══ Dataset content ══

`flow/design.v`:
```
module MAC_4 # (
  parameter integer  FEAT_WIDTH                   = 8,
  parameter integer  WGT_WIDTH                    = 8,
  parameter integer  PE_OUT_WIDTH               = 16
)(
  input                                  clk,
  input                                 acc,
  input   [FEAT_WIDTH-1:0]              _a0,_a1,_a2,_a3,
  input   [WGT_WIDTH-1:0]               _b0,_b1,_b2,_b3,
  input   [FEAT_WIDTH-1:0]              _c1,  
  output  reg   [PE_OUT_WIDTH-1:0]       sum_out
);
always @ (posedge clk)
	begin
		if (acc)begin
	        sum_out <= _a0*_b0+_a1*_b1+_a2*_b2+_a3*_b3+sum_out;
		end else begin
            sum_out <= _a0*_b0+_a1*_b1+_a2*_b2+_a3*_b3;
        end
	end
endmodule
module PE_4 #(
  parameter integer  MAC_DIM                      = 4,
  parameter integer  FEAT_WIDTH                   = 8,  
  parameter integer  WGT_WIDTH                    = 8,  
  parameter integer  PE_OUT_WIDTH                 = 16,
  parameter integer  SPAD_WIDTH                   = 64,  
  parameter integer  NZ_WIDTH                     = 16,  
  parameter integer  NUM_NODES                    = 20,  
  parameter integer  ADDR_WIDTH                   = (
(64) < (1<<0) ? 0 : (64) <= (1<<1) ? 1 :
(64) <= (1<<2) ? 2 : (64) <= (1<<3) ? 3 :
(64) <= (1<<4) ? 4 : (64) <= (1<<5) ? 5 :
(64) <= (1<<6) ? 6 : (64) <= (1<<7) ? 7 :
(64) <= (1<<8) ? 8 : (64) <= (1<<9) ? 9 :
(64) <= (1<<10) ? 10 : (64) <= (1<<11) ? 11 :
(64) <= (1<<12) ? 12 : (64) <= (1<<13) ? 13 :
(64) <= (1<<14) ? 14 : (64) <= (1<<15) ? 15 :
(64) <= (1<<16) ? 16 : (64) <= (1<<17) ? 17 :
(64) <= (1<<18) ? 18 : (64) <= (1<<19) ? 19 :
(64) <= (1<<20) ? 20 : (64) <= (1<<21) ? 21 :
(64) <= (1<<22) ? 22 : (64) <= (1<<23) ? 23 :
(64) <= (1<<24) ? 24 : (64) <= (1<<25) ? 25 :
(64) <= (1<<26) ? 26 : (64) <= (1<<27) ? 27 :
(64) <= (1<<28) ? 28 : (64) <= (1<<29) ? 29 :
(64) <= (1<<30) ? 30 : (64) <= (1<<31) ? 31 : 32)
)(
  input             clk,
  input             reset,
  input             [ADDR_WIDTH*MAC_DIM-1:0]non_zero_add_in,
  input             [FEAT_WIDTH*SPAD_WIDTH-1:0]feature_in , 
  input             [WGT_WIDTH*SPAD_WIDTH-1:0] weight_in, 
  input             [1:0]non_zero_num,
  input             acc,
  input             done,
  output         reg   sum_vd,  
  output        [PE_OUT_WIDTH-1:0] sum_out  
);
wire [WGT_WIDTH-1:0] weight_out_0,weight_out_1,weight_out_2,weight_out_3;
wire [FEAT_WIDTH-1:0] feat_out_0,feat_out_1,feat_out_2,feat_out_3;
wire [FEAT_WIDTH-1:0]feature_2d[0:SPAD_WIDTH-1];
wire [WGT_WIDTH-1:0]weight_2d[0:SPAD_WIDTH-1];
wire [ADDR_WIDTH-1:0]non_zero_add_2d[0:MAC_DIM-1];
genvar i;
generate
for(i=0;i<SPAD_WIDTH;i=i+1)begin
    assign feature_2d[i]=feature_in[(i+1)*FEAT_WIDTH-1:i*FEAT_WIDTH];
    assign weight_2d[i]=weight_in[(i+1)*WGT_WIDTH-1:i*WGT_WIDTH];
end
endgenerate
genvar j;
generate
for(j=0;j<MAC_DIM;j=j+1)begin
	assign non_zero_add_2d[j]=non_zero_add_in[(j+1)*ADDR_WIDTH-1:j*ADDR_WIDTH];
end
endgenerate
assign feat_out_0 = feature_2d[non_zero_add_2d[0]];
assign weight_out_0 = weight_2d[non_zero_add_2d[0]];
assign feat_out_1 = non_zero_num>=2'b1 ? feature_2d[non_zero_add_2d[1]]:0;
assign weight_out_1 = non_zero_num>=2'b1 ? weight_2d[non_zero_add_2d[1]]:0;
assign feat_out_2 = non_zero_num>=2'b10 ? feature_2d[non_zero_add_2d[2]]:0;
assign weight_out_2 = non_zero_num>=2'b10 ? weight_2d[non_zero_add_2d[2]]:0;
assign feat_out_3 = non_zero_num==2'b11 ? feature_2d[non_zero_add_2d[3]]:0;
assign weight_out_3 = non_zero_num==2'b11 ? weight_2d[non_zero_add_2d[3]]:0;
always @ (posedge clk) begin
    if (reset)begin
        sum_vd<=0;
    end else begin
        sum_vd<=done;
    end
end
MAC_4 #(
	 .FEAT_WIDTH (FEAT_WIDTH),                  
	 .WGT_WIDTH (WGT_WIDTH),                   
	 .PE_OUT_WIDTH (PE_OUT_WIDTH)
	) multiplier_inst(
    .clk (clk),
    .acc(acc),
    ._a0 (feat_out_0) ,
    ._b0 (weight_out_0),
    ._a1 (feat_out_1),
    ._b1 (weight_out_1),
    ._a2 (feat_out_2),
    ._b2 (weight_out_2),
    ._a3 (feat_out_3),
    ._b3 (weight_out_3),
    ._c1 (),
    .sum_out(sum_out)
	); 
endmodule
`timescale 1ns/1ps
module PE_ROW_4 #(
  parameter integer  MAC_DIM                      = 4,
  parameter integer  FEAT_WIDTH                   = 1,  
  parameter integer  WGT_WIDTH                    = 8,  
  parameter integer  PE_OUT_WIDTH                 = 8,  
  parameter integer  SPAD_WIDTH                   = 64,  
  parameter integer  PE_DIM                       = 16,  
  parameter integer  NZ_WIDTH                     = 16,  
  parameter integer  NUM_NODES                    = 20,  
  parameter integer  LOG_PE_DIM                   =(
(PE_DIM) < (1<<0) ? 0 : (PE_DIM) <= (1<<1) ? 1 :
(PE_DIM) <= (1<<2) ? 2 : (PE_DIM) <= (1<<3) ? 3 :
(PE_DIM) <= (1<<4) ? 4 : (PE_DIM) <= (1<<5) ? 5 :
(PE_DIM) <= (1<<6) ? 6 : (PE_DIM) <= (1<<7) ? 7 :
(PE_DIM) <= (1<<8) ? 8 : (PE_DIM) <= (1<<9) ? 9 :
(PE_DIM) <= (1<<10) ? 10 : (PE_DIM) <= (1<<11) ? 11 :
(PE_DIM) <= (1<<12) ? 12 : (PE_DIM) <= (1<<13) ? 13 :
(PE_DIM) <= (1<<14) ? 14 : (PE_DIM) <= (1<<15) ? 15 :
(PE_DIM) <= (1<<16) ? 16 : (PE_DIM) <= (1<<17) ? 17 :
(PE_DIM) <= (1<<18) ? 18 : (PE_DIM) <= (1<<19) ? 19 :
(PE_DIM) <= (1<<20) ? 20 : (PE_DIM) <= (1<<21) ? 21 :
(PE_DIM) <= (1<<22) ? 22 : (PE_DIM) <= (1<<23) ? 23 :
(PE_DIM) <= (1<<24) ? 24 : (PE_DIM) <= (1<<25) ? 25 :
(PE_DIM) <= (1<<26) ? 26 : (PE_DIM) <= (1<<27) ? 27 :
(PE_DIM) <= (1<<28) ? 28 : (PE_DIM) <= (1<<29) ? 29 :
(PE_DIM) <= (1<<30) ? 30 : (PE_DIM) <= (1<<31) ? 31 : 32),
  parameter integer  ADDR_WIDTH                   = (
(SPAD_WIDTH) < (1<<0) ? 0 : (SPAD_WIDTH) <= (1<<1) ? 1 :
(SPAD_WIDTH) <= (1<<2) ? 2 : (SPAD_WIDTH) <= (1<<3) ? 3 :
(SPAD_WIDTH) <= (1<<4) ? 4 : (SPAD_WIDTH) <= (1<<5) ? 5 :
(SPAD_WIDTH) <= (1<<6) ? 6 : (SPAD_WIDTH) <= (1<<7) ? 7 :
(SPAD_WIDTH) <= (1<<8) ? 8 : (SPAD_WIDTH) <= (1<<9) ? 9 :
(SPAD_WIDTH) <= (1<<10) ? 10 : (SPAD_WIDTH) <= (1<<11) ? 11 :
(SPAD_WIDTH) <= (1<<12) ? 12 : (SPAD_WIDTH) <= (1<<13) ? 13 :
(SPAD_WIDTH) <= (1<<14) ? 14 : (SPAD_WIDTH) <= (1<<15) ? 15 :
(SPAD_WIDTH) <= (1<<16) ? 16 : (SPAD_WIDTH) <= (1<<17) ? 17 :
(SPAD_WIDTH) <= (1<<18) ? 18 : (SPAD_WIDTH) <= (1<<19) ? 19 :
(SPAD_WIDTH) <= (1<<20) ? 20 : (SPAD_WIDTH) <= (1<<21) ? 21 :
(SPAD_WIDTH) <= (1<<22) ? 22 : (SPAD_WIDTH) <= (1<<23) ? 23 :
(SPAD_WIDTH) <= (1<<24) ? 24 : (SPAD_WIDTH) <= (1<<25) ? 25 :
(SPAD_WIDTH) <= (1<<26) ? 26 : (SPAD_WIDTH) <= (1<<27) ? 27 :
(SPAD_WIDTH) <= (1<<28) ? 28 : (SPAD_WIDTH) <= (1<<29) ? 29 :
(SPAD_WIDTH) <= (1<<30) ? 30 : (SPAD_WIDTH) <= (1<<31) ? 31 : 32),
  parameter integer  WGT_INDEX                    = (
(WGT_WIDTH) < (1<<0) ? 0 : (WGT_WIDTH) <= (1<<1) ? 1 :
(WGT_WIDTH) <= (1<<2) ? 2 : (WGT_WIDTH) <= (1<<3) ? 3 :
(WGT_WIDTH) <= (1<<4) ? 4 : (WGT_WIDTH) <= (1<<5) ? 5 :
(WGT_WIDTH) <= (1<<6) ? 6 : (WGT_WIDTH) <= (1<<7) ? 7 :
(WGT_WIDTH) <= (1<<8) ? 8 : (WGT_WIDTH) <= (1<<9) ? 9 :
(WGT_WIDTH) <= (1<<10) ? 10 : (WGT_WIDTH) <= (1<<11) ? 11 :
(WGT_WIDTH) <= (1<<12) ? 12 : (WGT_WIDTH) <= (1<<13) ? 13 :
(WGT_WIDTH) <= (1<<14) ? 14 : (WGT_WIDTH) <= (1<<15) ? 15 :
(WGT_WIDTH) <= (1<<16) ? 16 : (WGT_WIDTH) <= (1<<17) ? 17 :
(WGT_WIDTH) <= (1<<18) ? 18 : (WGT_WIDTH) <= (1<<19) ? 19 :
(WGT_WIDTH) <= (1<<20) ? 20 : (WGT_WIDTH) <= (1<<21) ? 21 :
(WGT_WIDTH) <= (1<<22) ? 22 : (WGT_WIDTH) <= (1<<23) ? 23 :
(WGT_WIDTH) <= (1<<24) ? 24 : (WGT_WIDTH) <= (1<<25) ? 25 :
(WGT_WIDTH) <= (1<<26) ? 26 : (WGT_WIDTH) <= (1<<27) ? 27 :
(WGT_WIDTH) <= (1<<28) ? 28 : (WGT_WIDTH) <= (1<<29) ? 29 :
(WGT_WIDTH) <= (1<<30) ? 30 : (WGT_WIDTH) <= (1<<31) ? 31 : 32)
) (
    input             clk,
    input             reset,
    input             [ADDR_WIDTH*MAC_DIM-1:0]non_zero_add_bus,  
    input             [FEAT_WIDTH*SPAD_WIDTH-1:0]data_bus, 
    input             [1:0] non_zero_num,  
    input             [LOG_PE_DIM-1:0] weight_enable_top, 
    input             broad_cast_enable,
    input             acc,done,
    input             psum_rd,
    output        [PE_OUT_WIDTH*PE_DIM-1:0] sum_out_bus,
    output        [PE_DIM-1:0] out_vd,
    output        data_bus_rd
);
assign data_bus_rd=psum_rd;
wire [PE_DIM-1:0] weight_enable_converted;
assign weight_enable_converted=1<<weight_enable_top;
wire [PE_DIM-1:0]pe_rd;
genvar i;
generate
  for (i=0;i<PE_DIM;i=i+1)begin : COL
    PE_TOP_4 #(
      .FEAT_WIDTH(FEAT_WIDTH),                  
      .WGT_WIDTH(WGT_WIDTH),             
      .PE_OUT_WIDTH(PE_OUT_WIDTH),              
      .SPAD_WIDTH(SPAD_WIDTH),              
      .NZ_WIDTH(NZ_WIDTH),              
      .NUM_NODES(NUM_NODES)
    )PE_4(
      .clk(clk),
      .reset(reset),
      .addr_bus(non_zero_add_bus), 
      .data_bus(data_bus),  
      .non_zero_num (non_zero_num),
      .w_we (weight_enable_converted[i]),
      .x_we (broad_cast_enable),
      .acc(acc),
      .done(done),
      .out(sum_out_bus[PE_OUT_WIDTH*i+PE_OUT_WIDTH-1:PE_OUT_WIDTH*i]),  
      .out_vd(out_vd[i])
    );    
end  
endgenerate
endmodule
module PE_TOP_4#(
  parameter integer  MAC_DIM                      = 4,
  parameter integer  FEAT_WIDTH                   = 1,  
  parameter integer  WGT_WIDTH                    = 8,  
  parameter integer  PE_OUT_WIDTH                 = 8,
  parameter integer  SPAD_WIDTH                   = 64,  
  parameter integer  NZ_WIDTH                     = 16,  
  parameter integer  NUM_NODES                    = 20,  
  parameter integer  ADDR_WIDTH                   = (
(SPAD_WIDTH) < (1<<0) ? 0 : (SPAD_WIDTH) <= (1<<1) ? 1 :
(SPAD_WIDTH) <= (1<<2) ? 2 : (SPAD_WIDTH) <= (1<<3) ? 3 :
(SPAD_WIDTH) <= (1<<4) ? 4 : (SPAD_WIDTH) <= (1<<5) ? 5 :
(SPAD_WIDTH) <= (1<<6) ? 6 : (SPAD_WIDTH) <= (1<<7) ? 7 :
(SPAD_WIDTH) <= (1<<8) ? 8 : (SPAD_WIDTH) <= (1<<9) ? 9 :
(SPAD_WIDTH) <= (1<<10) ? 10 : (SPAD_WIDTH) <= (1<<11) ? 11 :
(SPAD_WIDTH) <= (1<<12) ? 12 : (SPAD_WIDTH) <= (1<<13) ? 13 :
(SPAD_WIDTH) <= (1<<14) ? 14 : (SPAD_WIDTH) <= (1<<15) ? 15 :
(SPAD_WIDTH) <= (1<<16) ? 16 : (SPAD_WIDTH) <= (1<<17) ? 17 :
(SPAD_WIDTH) <= (1<<18) ? 18 : (SPAD_WIDTH) <= (1<<19) ? 19 :
(SPAD_WIDTH) <= (1<<20) ? 20 : (SPAD_WIDTH) <= (1<<21) ? 21 :
(SPAD_WIDTH) <= (1<<22) ? 22 : (SPAD_WIDTH) <= (1<<23) ? 23 :
(SPAD_WIDTH) <= (1<<24) ? 24 : (SPAD_WIDTH) <= (1<<25) ? 25 :
(SPAD_WIDTH) <= (1<<26) ? 26 : (SPAD_WIDTH) <= (1<<27) ? 27 :
(SPAD_WIDTH) <= (1<<28) ? 28 : (SPAD_WIDTH) <= (1<<29) ? 29 :
(SPAD_WIDTH) <= (1<<30) ? 30 : (SPAD_WIDTH) <= (1<<31) ? 31 : 32),
  parameter integer  WGT_INDEX                    = (
(WGT_WIDTH) < (1<<0) ? 0 : (WGT_WIDTH) <= (1<<1) ? 1 :
(WGT_WIDTH) <= (1<<2) ? 2 : (WGT_WIDTH) <= (1<<3) ? 3 :
(WGT_WIDTH) <= (1<<4) ? 4 : (WGT_WIDTH) <= (1<<5) ? 5 :
(WGT_WIDTH) <= (1<<6) ? 6 : (WGT_WIDTH) <= (1<<7) ? 7 :
(WGT_WIDTH) <= (1<<8) ? 8 : (WGT_WIDTH) <= (1<<9) ? 9 :
(WGT_WIDTH) <= (1<<10) ? 10 : (WGT_WIDTH) <= (1<<11) ? 11 :
(WGT_WIDTH) <= (1<<12) ? 12 : (WGT_WIDTH) <= (1<<13) ? 13 :
(WGT_WIDTH) <= (1<<14) ? 14 : (WGT_WIDTH) <= (1<<15) ? 15 :
(WGT_WIDTH) <= (1<<16) ? 16 : (WGT_WIDTH) <= (1<<17) ? 17 :
(WGT_WIDTH) <= (1<<18) ? 18 : (WGT_WIDTH) <= (1<<19) ? 19 :
(WGT_WIDTH) <= (1<<20) ? 20 : (WGT_WIDTH) <= (1<<21) ? 21 :
(WGT_WIDTH) <= (1<<22) ? 22 : (WGT_WIDTH) <= (1<<23) ? 23 :
(WGT_WIDTH) <= (1<<24) ? 24 : (WGT_WIDTH) <= (1<<25) ? 25 :
(WGT_WIDTH) <= (1<<26) ? 26 : (WGT_WIDTH) <= (1<<27) ? 27 :
(WGT_WIDTH) <= (1<<28) ? 28 : (WGT_WIDTH) <= (1<<29) ? 29 :
(WGT_WIDTH) <= (1<<30) ? 30 : (WGT_WIDTH) <= (1<<31) ? 31 : 32)
)(
input clk,
input reset,
input [ADDR_WIDTH*MAC_DIM-1:0] addr_bus, 
input [FEAT_WIDTH*SPAD_WIDTH-1:0] data_bus,  
input [1:0]non_zero_num,
input acc,done,
input w_we,x_we,
output [PE_OUT_WIDTH-1:0] out,
output out_vd
);
reg acc_buffer,done_buffer;
reg[FEAT_WIDTH*SPAD_WIDTH-1:0] x_buffer;
reg[ADDR_WIDTH*MAC_DIM-1:0] addr_buffer;
reg[1:0] num_buffer;
reg[WGT_WIDTH-1:0]w_buffer[0:SPAD_WIDTH-1];
wire [WGT_WIDTH*SPAD_WIDTH-1:0]w_buffer_1d;
wire[WGT_INDEX-1:0]w_index;
assign w_index=addr_bus[WGT_INDEX-1:0];
genvar i;
generate
    for(i=0;i<WGT_WIDTH;i=i+1)begin
        always @ (posedge clk) begin
            if (w_we)begin
                w_buffer[w_index*WGT_WIDTH+i]<=data_bus[WGT_WIDTH*i+WGT_WIDTH-1:WGT_WIDTH*i];
            end
        end
    end
endgenerate
always @ (posedge clk) begin
    if ((~reset) & x_we) begin
        x_buffer<=data_bus;
        addr_buffer<=addr_bus;
        num_buffer<=non_zero_num;
        acc_buffer<=acc;
        done_buffer<=done;
    end
end
generate
    for(i=0;i<SPAD_WIDTH;i=i+1)begin
        assign w_buffer_1d[WGT_WIDTH*i+WGT_WIDTH-1:WGT_WIDTH*i]=w_buffer[i];
    end
endgenerate
PE_4 #(
    .FEAT_WIDTH   (FEAT_WIDTH),                  
    .WGT_WIDTH    (WGT_WIDTH),               
    .PE_OUT_WIDTH (PE_OUT_WIDTH),              
    .SPAD_WIDTH   (SPAD_WIDTH),              
    .NZ_WIDTH     (NZ_WIDTH),              
    .NUM_NODES    (NUM_NODES)
)PE_4_inst(
	.clk(clk),
	.reset(reset),
	.non_zero_add_in(addr_buffer),
	.feature_in(x_buffer),
    .weight_in(w_buffer_1d),
    .non_zero_num (num_buffer),
    .acc (acc_buffer),
    .done(done_buffer),
    .sum_out (out),  
    .sum_vd(out_vd)
);    
endmodule
```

═══

*Work instruction:* When a line above includes the word "reset", please list that line.

*Result of the task:*
  input             reset,
    if (reset)begin
    input             reset,
      .reset(reset),
input reset,
    if ((~reset) & x_we) begin
	.reset(reset),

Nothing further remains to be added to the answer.